What was the real truth about the stuff they put in our tea ?

Discussion in 'Veteran Accounts' started by Ron Goldstein, Jun 26, 2013.

  1. BrianM59

    BrianM59 Senior Member

    Loved the Milligan explanation in CL1's explanation - fire 300 lb shell loaded with bromine at soldier's lower parts. Seriously though, if potassium bromide wasn't having any effect on the libido of soldiers, then it should have been making them very dozy indeed - the sedative effect comes first, the lack of libido afterwards, because you're too dozy to be bothered. The same myth was common in mental hospitals where chlorpromazine (largactil) was widely used as a sedative - the story was that the food/tea/whatever was doctored to reduce sexual appetite. (see 'One Flew Over the Cuckoo's Nest) It wasn't, but the 'liquid cosh' soon reduced you to a dozy stupour or a drooling, shuffling wreck - depending on how much you were given. The loss of sexual desire was because you were too busy being off your face - hardly conducive to military discipline I'm sure. By the way, did the story continue that the Yanks (over paid, over sexed and over here!) weren't dosed with bromine then?

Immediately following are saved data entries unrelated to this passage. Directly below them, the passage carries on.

--- src/rtl/mdc_r2_stage.sv ---
// Radix-2 DIF stage for an MDC FFT pipeline: butterfly, twiddle multiply
// on the difference path, and delay-commutator reordering for the next stage.
module mdc_r2_stage #(
   parameter int W     = 9,
   parameter int M     = 16,
   parameter int TW    = 8,
   parameter int SCALE = 0
) (
   input  logic                clk,
   input  logic                rst,
   input  logic                in_valid,
   input  logic                in_sof,
   input  logic                in_inv,
   input  logic signed [W-1:0] in_up_re,
   input  logic signed [W-1:0] in_up_im,
   input  logic signed [W-1:0] in_lo_re,
   input  logic signed [W-1:0] in_lo_im,
   input  logic                ovf_clr,
   output logic                out_valid,
   output logic                out_sof,
   output logic signed [W-1:0] out_up_re,
   output logic signed [W-1:0] out_up_im,
   output logic signed [W-1:0] out_lo_re,
   output logic signed [W-1:0] out_lo_im,
   output logic                ovf
);

   localparam int D   = M / 2;
   localparam int NB  = $clog2(M);
   localparam int SH  = TW - 2;
   localparam int PW  = W + TW + 1;
   localparam int RND = 1 << (TW - 3);
   localparam real PI = 3.14159265358979323846;
   localparam real WS = 1.0 * (1 << (TW - 2));

   localparam logic signed [W-1:0] MAXV = {1'b0, {(W-1){1'b1}}};
   localparam logic signed [W-1:0] MINV = {1'b1, {(W-1){1'b0}}};

   // sign-extend one bit so a sum or difference cannot wrap
   function automatic logic signed [W:0] sx(input logic signed [W-1:0] v);
      return {v[W-1], v};
   endfunction

   function automatic logic ov1(input logic signed [W:0] v);
      return v[W] != v[W-1];
   endfunction

   function automatic logic signed [W-1:0] sat1(input logic signed [W:0] v);
      if (!ov1(v))
         return v[W-1:0];
      return v[W] ? MINV : MAXV;
   endfunction

   // butterfly output: halve (floor) or clamp depending on SCALE
   function automatic logic signed [W-1:0] bf(input logic signed [W:0] v);
      if (SCALE != 0)
         return v[W:1];
      return sat1(v);
   endfunction

   function automatic logic ovfp(input logic signed [PW-1:0] v);
      return v[PW-1:W-1] != {(PW-W+1){v[W-1]}};
   endfunction

   function automatic logic signed [W-1:0] satp(input logic signed [PW-1:0] v);
      if (!ovfp(v))
         return v[W-1:0];
      return v[PW-1] ? MINV : MAXV;
   endfunction

   // ---------------- sample index / inverse latch ----------------
   logic          sof_hit;
   logic [NB-1:0] n_q;
   logic [NB-1:0] n_cur;
   logic          inv_q;
   logic          inv_cur;

   assign sof_hit = in_valid & in_sof;
   assign n_cur   = sof_hit ? '0 : n_q;
   assign inv_cur = sof_hit ? in_inv : inv_q;

   // sample counter restarts on sof; inverse mode captured with it
   always_ff @(posedge clk or posedge rst) begin
      if (rst) begin
         n_q   <= '0;
         inv_q <= 1'b0;
      end else if (in_valid) begin
         n_q   <= (n_cur == NB'(M - 1)) ? '0 : n_cur + NB'(1);
         inv_q <= inv_cur;
      end
   end

   // ---------------- butterfly ----------------
   logic signed [W:0] s_re;
   logic signed [W:0] s_im;
   logic signed [W:0] f_re;
   logic signed [W:0] f_im;
   logic              bf_ovf;

   assign s_re = sx(in_up_re) + sx(in_lo_re);
   assign s_im = sx(in_up_im) + sx(in_lo_im);
   assign f_re = sx(in_up_re) - sx(in_lo_re);
   assign f_im = sx(in_up_im) - sx(in_lo_im);

   assign bf_ovf = (SCALE == 0) && in_valid &&
                   (ov1(s_re) || ov1(s_im) || ov1(f_re) || ov1(f_im));

   logic                v1;
   logic                inv1;
   logic [NB-1:0]       n1;
   logic signed [W-1:0] u1_re;
   logic signed [W-1:0] u1_im;
   logic signed [W-1:0] d1_re;
   logic signed [W-1:0] d1_im;

   // butterfly register: sum and difference tagged with index and mode
   always_ff @(posedge clk or posedge rst) begin
      if (rst) begin
         v1    <= 1'b0;
         inv1  <= 1'b0;
         n1    <= '0;
         u1_re <= '0;
         u1_im <= '0;
         d1_re <= '0;
         d1_im <= '0;
      end else begin
         v1 <= in_valid;
         if (in_valid) begin
            inv1  <= inv_cur;
            n1    <= n_cur;
            u1_re <= bf(s_re);
            u1_im <= bf(s_im);
            d1_re <= bf(f_re);
            d1_im <= bf(f_im);
         end
      end
   end

   // ---------------- twiddle ROM ----------------
   logic signed [TW-1:0] rom_re [M];
   logic signed [TW-1:0] rom_im [M];

   for (genvar i = 0; i < M; i++) begin : g_rom
      localparam real A  = PI * i / M;
      localparam real CR = WS * $cos(A);
      localparam real CI = -WS * $sin(A);
      localparam int  WR = (CR >= 0.0) ? $rtoi(CR + 0.5) : $rtoi(CR - 0.5);
      localparam int  WI = (CI >= 0.0) ? $rtoi(CI + 0.5) : $rtoi(CI - 0.5);
      assign rom_re[i] = TW'(WR);
      assign rom_im[i] = TW'(WI);
   end

   logic signed [TW-1:0] w_re;
   logic signed [TW-1:0] w_im;

   assign w_re = rom_re[n1];
   assign w_im = inv1 ? -rom_im[n1] : rom_im[n1];

   // ---------------- complex multiply ----------------
   logic signed [PW-1:0] acc_re;
   logic signed [PW-1:0] acc_im;
   logic signed [PW-1:0] sh_re;
   logic signed [PW-1:0] sh_im;
   logic                 mul_ovf;

   assign acc_re = PW'(d1_re) * PW'(w_re) - PW'(d1_im) * PW'(w_im) + PW'(RND);
   assign acc_im = PW'(d1_re) * PW'(w_im) + PW'(d1_im) * PW'(w_re) + PW'(RND);
   assign sh_re  = acc_re >>> SH;
   assign sh_im  = acc_im >>> SH;

   assign mul_ovf = v1 && (ovfp(sh_re) || ovfp(sh_im));

   logic                v2;
   logic [NB-1:0]       n2;
   logic signed [W-1:0] u2_re;
   logic signed [W-1:0] u2_im;
   logic signed [W-1:0] l2_re;
   logic signed [W-1:0] l2_im;

   // multiply/round register: upper sum passes alongside the twiddled diff
   always_ff @(posedge clk or posedge rst) begin
      if (rst) begin
         v2    <= 1'b0;
         n2    <= '0;
         u2_re <= '0;
         u2_im <= '0;
         l2_re <= '0;
         l2_im <= '0;
      end else begin
         v2 <= v1;
         if (v1) begin
            n2    <= n1;
            u2_re <= u1_re;
            u2_im <= u1_im;
            l2_re <= satp(sh_re);
            l2_im <= satp(sh_im);
         end
      end
   end

   // ---------------- delay commutator ----------------
   logic signed [W-1:0] ldl_re [D];
   logic signed [W-1:0] ldl_im [D];
   logic signed [W-1:0] udl_re [D];
   logic signed [W-1:0] udl_im [D];
   logic                swap;
   logic signed [W-1:0] cu_re;
   logic signed [W-1:0] cu_im;
   logic signed [W-1:0] cl_re;
   logic signed [W-1:0] cl_im;

   assign swap  = n2[NB-1];
   assign cu_re = swap ? ldl_re[D-1] : u2_re;
   assign cu_im = swap ? ldl_im[D-1] : u2_im;
   assign cl_re = swap ? u2_re : ldl_re[D-1];
   assign cl_im = swap ? u2_im : ldl_im[D-1];

   // lower delay: holds the twiddled half until its partner arrives
   always_ff @(posedge clk or posedge rst) begin
      if (rst) begin
         for (int i = 0; i < D; i++) begin
            ldl_re[i] <= '0;
            ldl_im[i] <= '0;
         end
      end else if (v2) begin
         ldl_re[0] <= l2_re;
         ldl_im[0] <= l2_im;
         for (int i = 1; i < D; i++) begin
            ldl_re[i] <= ldl_re[i-1];
            ldl_im[i] <= ldl_im[i-1];
         end
      end
   end

   // upper delay: realigns the commutated upper path
   always_ff @(posedge clk or posedge rst) begin
      if (rst) begin
         for (int i = 0; i < D; i++) begin
            udl_re[i] <= '0;
            udl_im[i] <= '0;
         end
      end else if (v2) begin
         udl_re[0] <= cu_re;
         udl_im[0] <= cu_im;
         for (int i = 1; i < D; i++) begin
            udl_re[i] <= udl_re[i-1];
            udl_im[i] <= udl_im[i-1];
         end
      end
   end

   // ---------------- priming and output ----------------
   logic [NB-1:0] pcnt;
   logic          primed;

   assign primed = (pcnt == NB'(D));

   // count the first D samples through the commutator; no output for them
   always_ff @(posedge clk or posedge rst) begin
      if (rst)
         pcnt <= '0;
      else if (v2 && !primed)
         pcnt <= pcnt + NB'(1);
   end

   // output register; data hold while no valid pair is presented
   always_ff @(posedge clk or posedge rst) begin
      if (rst) begin
         out_valid <= 1'b0;
         out_sof   <= 1'b0;
         out_up_re <= '0;
         out_up_im <= '0;
         out_lo_re <= '0;
         out_lo_im <= '0;
      end else if (v2 && primed) begin
         out_valid <= 1'b1;
         out_sof   <= (n2 == NB'(D));
         out_up_re <= udl_re[D-1];
         out_up_im <= udl_im[D-1];
         out_lo_re <= cl_re;
         out_lo_im <= cl_im;
      end else begin
         out_valid <= 1'b0;
         out_sof   <= 1'b0;
      end
   end

   // sticky overflow; a new event wins over a clear in the same cycle
   always_ff @(posedge clk or posedge rst) begin
      if (rst)
         ovf <= 1'b0;
      else if (bf_ovf || mul_ovf)
         ovf <= 1'b1;
      else if (ovf_clr)
         ovf <= 1'b0;
   end

endmodule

    I found the Paul Fussell book - "Wartime - understanding and behaviour in the second world war" - well worth a read and definitely in my top ten WW2 books, perhaps even in my top ten books....well.... In a chapter entitled 'Rumours of War', he states, " Despite one's never meeting anyone whose job it was to add the saltpetre, this rumour has been a favourite amongst troops at least since the American Civil War" and later "Sexual deprivation and inordinate desire generally did not trouble men on the front line. They were all too scared, busy, hungry, tired and demoralised to think much about sex at all."